High-throughput sequencing was carried out in the DNA Technologies and Expression Analysis Cores at the UC Davis Genome Center. For C. thyrsiflorus, the pooled libraries were sequenced on a single lane of Illumina HiSeq 4000 (Illumina, San Diego, CA, United States) platform with paired-end 150 bp reads (PE150). For D. glomerata RNA-seq, the pooled libraries were sequenced on two lanes of Illumina HiSeq 2500 (Illumina) platform (PE150).

Raw sequence reads were trimmed based on read quality and adapter contamination using Scythe v0.991 (Buffalo, 2014) and Sickle v1.22 (Joshi and Fass, 2011) and the quality of cleaned reads were assessed using FastQC v0.11.2 (Andrews, 2010). Insert sizes were verified using Bowtie2 v2.2.6 (Langmead and Salzberg, 2012), Samtools v1.2 (Li, 2011), and Picard (Nazaire, 2017) (Supplementary Images S5, S6).

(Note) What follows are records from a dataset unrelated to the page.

This is an optimization exercise on Yosys and OpenROAD, whose aim is small area, not a production implementation.
Function was checked by simulation only, so behaviour that the tests miss may differ from the original.
No driver is modelled on the clock port, so clock power and skew are understated where the tree is cut down; a real chip needs a root buffer or a tree.
Power figures rest on the tool's default switching activity, not on a simulated workload.

==> constraint.sdc <==
create_clock -name core_clock -period 10.0 [get_ports {clk}]
set_input_delay 2.0000 -clock core_clock [delete_from_list [all_inputs] [get_ports {clk}]]
set_output_delay 2.0000 -clock core_clock [all_outputs]
set_load 0.01 [all_outputs]
==> run.sh <==
#!/bin/bash
# synth_recipe.tcl (not shown) runs the flow's synth.tcl, then flattens the netlist and writes it again
# the make line also repeats each setting of config.mk as NAME=value (left out here)
make -C /OpenROAD-flow-scripts/flow DESIGN_CONFIG=/design/flow/config.mk WORK_HOME=/design/flow/orfs CLKGATE_MAP_FILE= SYNTH_SCRIPT=/design/flow/synth_recipe.tcl finish
==> design.v <==
`timescale 1ns / 1ps
`default_nettype none
module PWM(
	input wire clk,  
	input wire rst,
	input wire data,
	input wire select,  
	input wire PWM_valid_I,
	output reg PWM_signal,
	output reg PWM_TOP   
    );
localparam Full_time = 	125;
integer counter_value;
reg select_flag;
reg data_gravada;
reg select_delay;
always @ (posedge clk) begin    
    if (rst)
        select_delay <= 0;
    else
        select_delay <= select;  
end
wire select_Rising = select && !select_delay;
always@ (posedge clk)  
begin
	if (rst)
	begin
		PWM_signal <= 0;
		PWM_TOP <= 0;
		counter_value <= 0;
		select_flag <= 0;
		data_gravada <= 0;
	end
	else
	begin
	if (PWM_valid_I== 1)
		begin
			data_gravada <= data;
			PWM_TOP <= 0;
		end
	if (select_Rising)
	begin
		PWM_signal <= 1;
		select_flag <= 1;
	end
	if (select_flag == 1)  
	begin
		if (data_gravada == 0)
			begin
				if (counter_value == 24)
				PWM_signal <= 0;
			end
		if (counter_value == 60)   
			begin
				PWM_signal <= 0;
			end
		if (counter_value == Full_time)
			begin
				PWM_TOP <= 1;  
				counter_value <= 0;
				if (select == 0 )  
					begin
						select_flag <= 0;
						PWM_signal <= 0;
					end
				else
				begin
				PWM_signal <= 1;
				end
			end
		else
			begin
				counter_value <= counter_value +1;
			end
	end
	end
end
endmodule
`default_nettype wire
`timescale 1ns / 1ps
module Controlador(
	input wire clk,
	input wire rst,
	input wire [7:0] entrada_dados,
	input wire ready,     
	input wire controlador_valid,
	output reg saida_dados,
	output reg write_pwm,
	output reg C_valid_O
    );
reg print_flag;
reg timer_flag;	  
integer state;   
integer counter_50us;
integer bit_counter;
integer coluna;
reg c_ready_delay;
always @ (posedge clk) begin    
    if (rst)
        c_ready_delay <= 0;
    else
        c_ready_delay <= ready;  
end
wire c_ready_Rising = ready && !c_ready_delay;
always@ (posedge clk)
begin
	if (rst)
	begin
		print_flag = 1;
		timer_flag = 0;
		state = 3;
		counter_50us = 0;
		bit_counter = 0;
		coluna = 0;
		saida_dados <= 0;
		write_pwm <= 0;
		C_valid_O <= 0;
	end
	else
	begin
	if (c_ready_Rising)  
	begin
	state = 3;  
	end
	if (print_flag == 1)
	begin
		if (state == 1)
		begin
			C_valid_O <= 0;
			state = 0;
		end
		if (state == 2)
		begin
			if ( controlador_valid == 1)  
			begin
				saida_dados <= entrada_dados [coluna];  
				bit_counter = bit_counter + 1;
				C_valid_O <= 1;  
				state = 1;
			end
		end
		if (state == 3)
		begin
			if (timer_flag == 0)  
			write_pwm <= 1;  
			begin
				state = 2;
			end
		end
		if (bit_counter == 400)
			begin
				bit_counter = 0;
				timer_flag = 1;
				coluna = coluna + 1;
			if (coluna == 8)
				begin
				coluna = 0;
				end
			end
	end
	if (timer_flag == 1)  
		begin
		counter_50us = counter_50us + 1;
		write_pwm <= 0;
		if (counter_50us == 2500)  
			begin
			counter_50us = 0;
			timer_flag = 0;
			print_flag = 1;
			state = 3;
			end
		end
	end
end
endmodule
`timescale 1ns / 1ps
module TOP_1(
	input wire clk,
	input wire rst,
	input wire [7:0] entrada_dados,
	input wire dados_valid,
	output wire PWM_signal,
	output wire dados_lidos
	);
	wire entrada_PWM;
	wire ready;
	wire PWM_select;
	wire C_valid_PWM;
	assign dados_lidos = C_valid_PWM;
	PWM uut_PWM (
		.clk(clk),
		.rst(rst),
		.data(entrada_PWM),
		.select(PWM_select),
		.PWM_valid_I(C_valid_PWM),
		.PWM_signal(PWM_signal),
		.PWM_TOP(ready)
	);
	Controlador uut_controlador (
		.clk(clk),
		.rst(rst),
		.entrada_dados(entrada_dados),
		.ready(ready),
		.controlador_valid(dados_valid),
		.C_valid_O(C_valid_PWM),
		.write_pwm(PWM_select),
		.saida_dados(entrada_PWM)
	);
endmodule
==> config.mk <==
export PLATFORM = sky130hd
export DESIGN_NAME = TOP_1
export DESIGN_NICKNAME = TOP_1
export VERILOG_FILES = /design/flow/design.v
export SDC_FILE = /design/flow/constraint.sdc
export NUM_CORES = 4
export LEC_CHECK = 0
export CAP_MARGIN = 20
export CORE_MARGIN = 2
export CORE_UTILIZATION = 40
export SLEW_MARGIN = 20
==> results of run 1 <==
## area by class of cell
| class | instances | share of cell area (%) |
|---|---|---|
| tap | 330 | 3.77 |
| sequential | 170 | 31.1 |
| inverter | 24 | 0.822 |
| clock buffer | 17 | 3.88 |
| clock inverter | 15 | 1.48 |
| timing repair buffer | 22 | 1.79 |
| multi-input combinational | 971 | 57.2 |
## routing by layer
layer	up-vias	share of wire, %	global-route usage [%]
met1	4354	51	26.6
met2	182	44	28.5
li1	4630	-	-
met4	0	1.0	5.26
met3	23	3.8	3.03
met5	-	0	0
## sequential cells by signal (all words and copies together), names as in the netlist, 32 cells and up
signal	count
uut_controlador.state	32
uut_controlador.counter_50us	32
uut_PWM.counter_value	32
uut_controlador.coluna	32
uut_controlador.bit_counter	32
## metrics by stage
step / util [%] / hold slack (ns) / setup WS [ns]
after floorplan: - / 0.446 / 4.84
after global placement: 41.3 / 0.453 / 3.39
after detailed placement: 41.3 / 0.455 / 3.23
after CTS: 43.6 / 0.468 / 3.66
after global routing: 43.6 / 0.478 / 3.26
final: 43.6 / 0.467 / 3.59
## Yosys cell counts (all sizes together), types with 26 or more instances
cell    instances
nor2          139
dfxtp         170
xor2           39
xnor2          51
nor4           55
buf            36
and3           27
nand3          77
nor3           54
nor4bb         29
nand4          63
nand2         100
or4            26
clkbuf         74
## critical path, cell delays in order
cell	delay, ns
clkdlybuf4s50_1	0.69
nand4_1	0.32
or4_1	0.76
nor4_1	0.38
xnor2_1	0.19
o211ai_1	0.14
or4b_2	0.66
and4bb_2	0.31
buf_4	0.49
nand2_1	0.45
o32ai_1	0.34
## cell usage in the layout, fill, tap and decap left out, types with 6 or more instances in the layout
cell             count
o211ai_1            10
and2_1              14
clkdlybuf4s50_1     11
o21ai_0             19
xnor2_1             51
clkbuf_16           17
nor4_1              51
a311oi_1             6
buf_4               10
nor2b_1             16
or3_1               15
o2bb2ai_1            6
nand2b_1             6
and4_1              17
mux2i_1             18
xor2_1              39
ha_1                 6
or4_1               25
o311ai_0             7
dfxtp_1            170
nor3_1              53
a31oi_1             17
nor2_1             138
a32o_1              12
nand3_1             76
nor4bb_1            29
nand4_1             62
or2_2                8
o31ai_1              7
a211oi_1             9
a31o_2              10
and3_1              27
inv_1               22
inv_6                7
nand2_1             99
a21oi_1             22
nor3b_1              9
## final timing paths
kind,to,slack [ns],depth (start not counted)
worst max register to register,uut_controlador.coluna[22],5.10,10
worst max-delay path,uut_controlador.coluna[22],3.59,11
worst min register to register,uut_controlador.state[31],0.47,1
worst min-delay path,uut_controlador.state[31],0.47,1
## power by group
| group | internal, uW | switching [uW] | total (uW) |
|---|---|---|---|
| logic | 45.6 | 53.6 | 99.2 |
| clock network | 358 | 317 | 675 |
| registers | 694 | 34.6 | 729 |
| total | 1100 | 405 | 1500 |
## kinds of logic (layout without fill, tap and decap cells)
family,Yosys count,in the layout,share of synthesized area [%]
flip-flops,170,170,33.3
XOR/XNOR,90,90,7.72
adder cells (fa/ha/maj),6,6,0.736
multiplexers,23,23,2.54
AND/OR/NAND/NOR,671,671,36.5
buffers and inverters,134,78,5.53
AO/OA/AOI/OAI,181,181,13.6
==> run summary, run 1 <==
Outcome: no timing/DRC/antenna violations
Synth warn: 2
Grt ovf: 0
Iter 0 DRT Violations: 684
CTS H-tree lvls: 4
Worst hold start: uut_controlador.state[31]
Skew final: 0.0116 ns
Area growth, synth to finish: 7.38%
Clock latency (worst-skew pair): 0.43 ns
Seq cells post-synth: 170
Inserted Clock Buffers: 17
Worst Hold Class: reg2reg
PostCTS Resize Cnt: 0
Static leakage: 0.00354 uW
CTS max path bufs: 2
Post-synth cell types: 79
Routed vias: 9189
Post-synth top flop: dfxtp_1
HPWL after detailed placement: 16.1 mm
Sequential element share of the synthesized area: 33.3%
Final Hold Vio Count: 0
Mapped Area: 10200 um2
Total power: 1500 uW
Worst r2r src: uut_controlador.state[12]
Post-detailed-route count of antenna-violating nets: 0
Largest net degree at the start of global routing: 113
TritonCTS clock tree: yes
Die X: 164 um
Setup TNS: 0 ns
Power Density: 137 nW/um2
First-pass GRT wire length: 41.3 mm
Max FO, Critical Path: 53
Area of the multi-input gates: 6270 um2
RSZ-0062 raised after global routing: false
DRT Pass-1 Iters: 7
Dpl cells: 1517
Initial core utilization: 40.6%
Core area: 25100 um2
Post-synth top area share: 33.3%
Fraction of layout cells with a size suffix above 1: 7.22%
Slew Limit Fails: 0
Critical Path Start: dados_valid
Routed vias/inst: 5.93
Cell area after layout: 11000 um2
Max-Cap Viols: 0
Fin crit share: 64.1%
Std-Cell Rows: 58
Clk root buf: clkbuf_16
DR WL/cell: 15.8 um
Residual DRC count: 0
Vias in the first global route: 8302
Worst-Margin Slew: 1.04 ns
Setup Buffers After CTS: 0
Crit path kind: in2reg
Crit path capture type: register
Max VDD drop: 0.0755 mV
Routed WL: 24.5 mm
Critical path startpoint category: primary input
# setup viols final: 0
Max Fclk: 0.156 GHz
Syn Nets: 1292
Placed cell areas: 10400 um2
Antenna cells: 0
Asr flop ratio synth: 0%
Die H: 164 um
Final Critical Period: 6.41 ns
Syn Area/Cell: 8.00 um2
Syn Inst Count: 1275
WP data required: 10.33 ns
I/O Pins: 13
Total GRT Usage: 18.5%
Top cells by area, synth: dfxtp_1 (33%), nor2_1 (5.1%), xnor2_1 (4.4%), nand4_1 (3.8%), nand3_1 (3.7%)
Clock sink total: 170
CTS clk-pin slew, worst paths: 0.07 ns
Leading area contributor after synthesis: dfxtp_1
Fin nets: 1223
Routability cong.: 0.854
Initial antenna violation count: 0
# hold bufs at CTS: 0
FF+latch area: 3400 um2
Port Buffers: 12
Arrival time worst endpoint: 6.74 ns
Fill count: 2559
Slew headroom: 31.0%
Die Area: 26800 um2
Final cell count without fillers: 1549
Number of synthesized flops with an enable pin: 0
==> run 2, diff against run 1 <==
--- a/design.v
+++ b/design.v
@@ -11,5 +11,5 @@
     );
 localparam Full_time = 	125;
-integer counter_value;
+reg [6:0] counter_value;
 reg select_flag;
 reg data_gravada;
@@ -91,8 +91,8 @@
 reg print_flag;
 reg timer_flag;	  
-integer state;   
-integer counter_50us;
-integer bit_counter;
-integer coluna;
+reg [1:0] state;   
+reg [11:0] counter_50us;
+reg [8:0] bit_counter;
+reg [2:0] coluna;
 reg c_ready_delay;
 always @ (posedge clk) begin    
==> run summary, run 2 <==
P_sw: 81.1 uW
Area growth, synth to finish: 11.5%
HPWL after detailed placement: 2.91 mm
Fin nets: 279
Post-synth top area share: 38.9%
Initial core utilization: 40.7%
Clock share of power: 35.8%
Max-Cap Viols: 0
Critical path destination: uut_controlador.counter_50us[7]
Syn Area/Cell: 8.78 um2
Most frequent cells in the layout: dfxtp_1 (43), nor2_1 (31), nand2_1 (20)
Final Critical Period: 4.36 ns
Fin crit share: 43.6%
RSZ-0062 raised after global routing: false
Top cells by area, synth: dfxtp_1 (39%), nor2_1 (5.3%), xnor2_1 (4.0%), ha_1 (3.4%), nand2_1 (3.4%)
Routed vias: 1714
Routed vias/inst: 5.12
CTS max path bufs: 2
Hold slack: 0.478 ns
Fill count: 553
TritonCTS clock tree: yes
First-pass GRT wire length: 7.29 mm
Post-synth top flop: dfxtp_1
Power Density: 137 nW/um2
WP data required: 10.20 ns
Slew Limit Fails: 0
Slew headroom: 37.7%
Register share of total power: 54.6%
Fraction of layout cells with a size suffix above 1: 7.98%
Clock sink total: 43
Slowest-stage cell, CP: a211oi_1
Antenna cells: 0
Routed WL: 4.07 mm
Max VDD drop: 0.0538 mV
Int Pwr: 258 uW
Core area: 5440 um2
Setup TNS: 0 ns
Syn Inst Count: 252
Dpl cells: 327
Grt ovf: 0
Synth warn: 2
Clk root buf: clkbuf_8
CTS H-tree lvls: 2
DRT Pass-1 Iters: 4
Syn Nets: 269
Crit Reg-Reg Endpoint: uut_controlador.counter_50us[7]
R2R setup slack: 7.32 ns
Clock latency (worst-skew pair): 0.29 ns
Worst-Margin Slew: 0.928 ns
Max Fclk: 0.229 GHz
Worst Hold Class: reg2reg
Crit path capture type: register
CTS clk-pin slew, worst paths: 0.08 ns
Sequential element share of the synthesized area: 38.9%
DR WL/cell: 12.2 um
Final cell count without fillers: 335
Worst r2r src: uut_controlador.bit_counter[0]
Outcome: no timing/DRC/antenna violations
Arrival time worst endpoint: 4.56 ns
Total GRT Usage: 14.9%
Post-detailed-route count of antenna-violating nets: 0
Static leakage: 0.000876 uW
Max FO, Critical Path: 9
Die H: 78.4 um
Leading area contributor after synthesis: dfxtp_1
PostCTS Resize Cnt: 0
Max FFs per register: 12
Reg2Reg Depth: 8
I/O Pins: 13
Final Hold Vio Count: 0
Crit path kind: in2reg
Mapped Area: 2210 um2
Post-synth cell types: 48
Seq cells post-synth: 43
Asr flop ratio synth: 0%
Switch share: 23.9%
Critical Path Start: dados_valid
Commonest non-fill, non-tap cell in the layout: dfxtp_1
Critical path startpoint category: primary input
# hold bufs at CTS: 0
Worst-path cell chain: clkdlybuf4s50_1, nand2_1, nor4_1, or3b_2, a221oi_4, a211oi_1, o21ai_0, o31ai_1
Total power: 339 uW
Skew final: 0.00790 ns
Combinational share of power: 9.6%
Post-layout util: 45.4%
Iter 0 DRT Violations: 82
Die X: 78.4 um
Number of synthesized flops with an enable pin: 0
Inserted Clock Buffers: 5
Residual DRC count: 0
Vias in the first global route: 1620
Setup Buffers After CTS: 0
Initial antenna violation count: 0
Largest net degree at the start of global routing: 23
Top-count cell post-synth: dfxtp_1
Port Buffers: 12
# setup viols final: 0
Die Area: 6140 um2
Slowest Stage Delay on Critical Path: 0.80 ns
List of most frequent post-synthesis cells: dfxtp_1 (43), nor2_1 (31), nand2_1 (20), a21oi_1 (11)
Routability cong.: 0.752
Std-Cell Rows: 27
## run 2: changes by cell type after synthesis, sizes merged, moves of 26 or more
| cell | previous run | this run |
|---|---|---|
| buf | 36 | 4 |
| clkbuf | 74 | 5 |
| dfxtp | 170 | 43 |
| nand2 | 100 | 20 |
| nand3 | 77 | 9 |
| nand4 | 63 | 4 |
| nor2 | 139 | 31 |
| nor3 | 54 | 6 |
| nor4 | 55 | 4 |
| nor4bb | 29 | 0 |
| or4 | 26 | 0 |
| xnor2 | 51 | 10 |
| xor2 | 39 | 8 |
## run 2: how the worst min path moves through the flow
stage	start	to	slack [ns]	cells after the start
floorplan	uut_PWM.PWM_TOP	uut_controlador.c_ready_delay	0.45	1
global placement	uut_PWM.PWM_TOP	uut_controlador.c_ready_delay	0.47	1
detailed placement	uut_PWM.PWM_TOP	uut_controlador.c_ready_delay	0.47	1
CTS	uut_PWM.PWM_TOP	uut_controlador.c_ready_delay	0.48	1
global route	uut_PWM.PWM_TOP	uut_controlador.c_ready_delay	0.50	1
finish	uut_PWM.PWM_TOP	uut_controlador.c_ready_delay	0.48	1
## run 2: power by group through the flow
stage	clock network [uW]	logic [uW]	registers, uW
2_1_floorplan	0	23.5	187
3_3_place_gp	0	32.9	190
3_5_place_dp	0	33.0	189
4_1_cts	127	33.1	185
5_1_grt	133	37.2	187
6_report	121	32.6	185
## run 2: worst max-delay path, delay by kind of cell
family,cells,cell delay (ns)
AO/OA/AOI/OAI,4,1.22
buffers and inverters,1,0.47
AND/OR/NAND/NOR,3,0.88
## run 2: cell type report
class / count / area [um2] / share of cell area [%]
Sequential cell: 43 / 861 / 34.9
Multi-Input combinational cell: 190 / 1260 / 51.0
Clock buffer: 8 / 100 / 4.05
Inverter: 10 / 37.5 / 1.52
Tap cell: 72 / 90.1 / 3.65
Timing Repair Buffer: 12 / 120 / 4.87
## run 2: through the flow
| step | area [um2] | setup slack [ns] |
|---|---|---|
| final | 2470 | 5.64 |
| after global routing | 2470 | 5.26 |
| after detailed placement | 2370 | 5.31 |
| after CTS | 2470 | 5.60 |
| after floorplan | 2210 | 6.12 |
| after global placement | 2370 | 5.42 |
## run 2: logic make-up after synthesis
kind of cell    after synthesis  share of synthesized area (%)
fa+ha+maj                     6                           3.39
buf+inv                      19                           4.18
simple gates                112                           26.5
compound gates               44                           14.2
flops                        43                           38.9
mux                          10                           5.71
xor+xnor                     18                           7.12
## run 2: per-layer routing
metal,share of wire (%),GRT usage [%],up-vias
met3,3.8,3.22,6
met1,51,19.2,781
met5,0,0,-
li1,-,-,905
met4,1.7,6.67,0
met2,43,23.9,22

Cleaned high-quality paired-end reads were used to assemble a single root + nodule transcriptome using Trinity v2.20 (Grabherr et al., 2011) for C. thyrsiflorus and v2.06 for D. glomerata. The C. thyrsiflorus transcriptome was assembled on DIAG (Data Intensive Academic Grid) (White et al., 2010), and the D. glomerata transcriptome was assembled on the UC Davis Bioinformatics Core high-performance computing cluster. The newly assembled raw root + nodule transcriptomes were curated by passing through three independent screenings. In short, transcripts with low (<5) transcripts per million (TPM) in both tissues were removed in Screen-1 using RSEM v1.2.31 (Li and Dewey, 2011), transcripts with none or only short (<298 bp) CDSs were removed in Screen-2 using TransDecoder v3.0.1 (Haas et al., 2013) and ORFfinder (Wheeler et al., 2013), and transcripts with no similar sequence found in GenBank (Benson et al., 2005) non-redundant (nr) database were removed in Screen-3 using BLASTP v2.5.0+ (Altschul et al., 1990) (i.e., sequences with no hits better than 1e-20 were removed). Because neither the C. thyrsiflorus cuttings nor D. glomerata seedlings were clonal, alleles were collapsed using Allelepipe v1.0.28 (Dlugosch et al., 2013) (see Supplementary Data Sheet S1 for full description).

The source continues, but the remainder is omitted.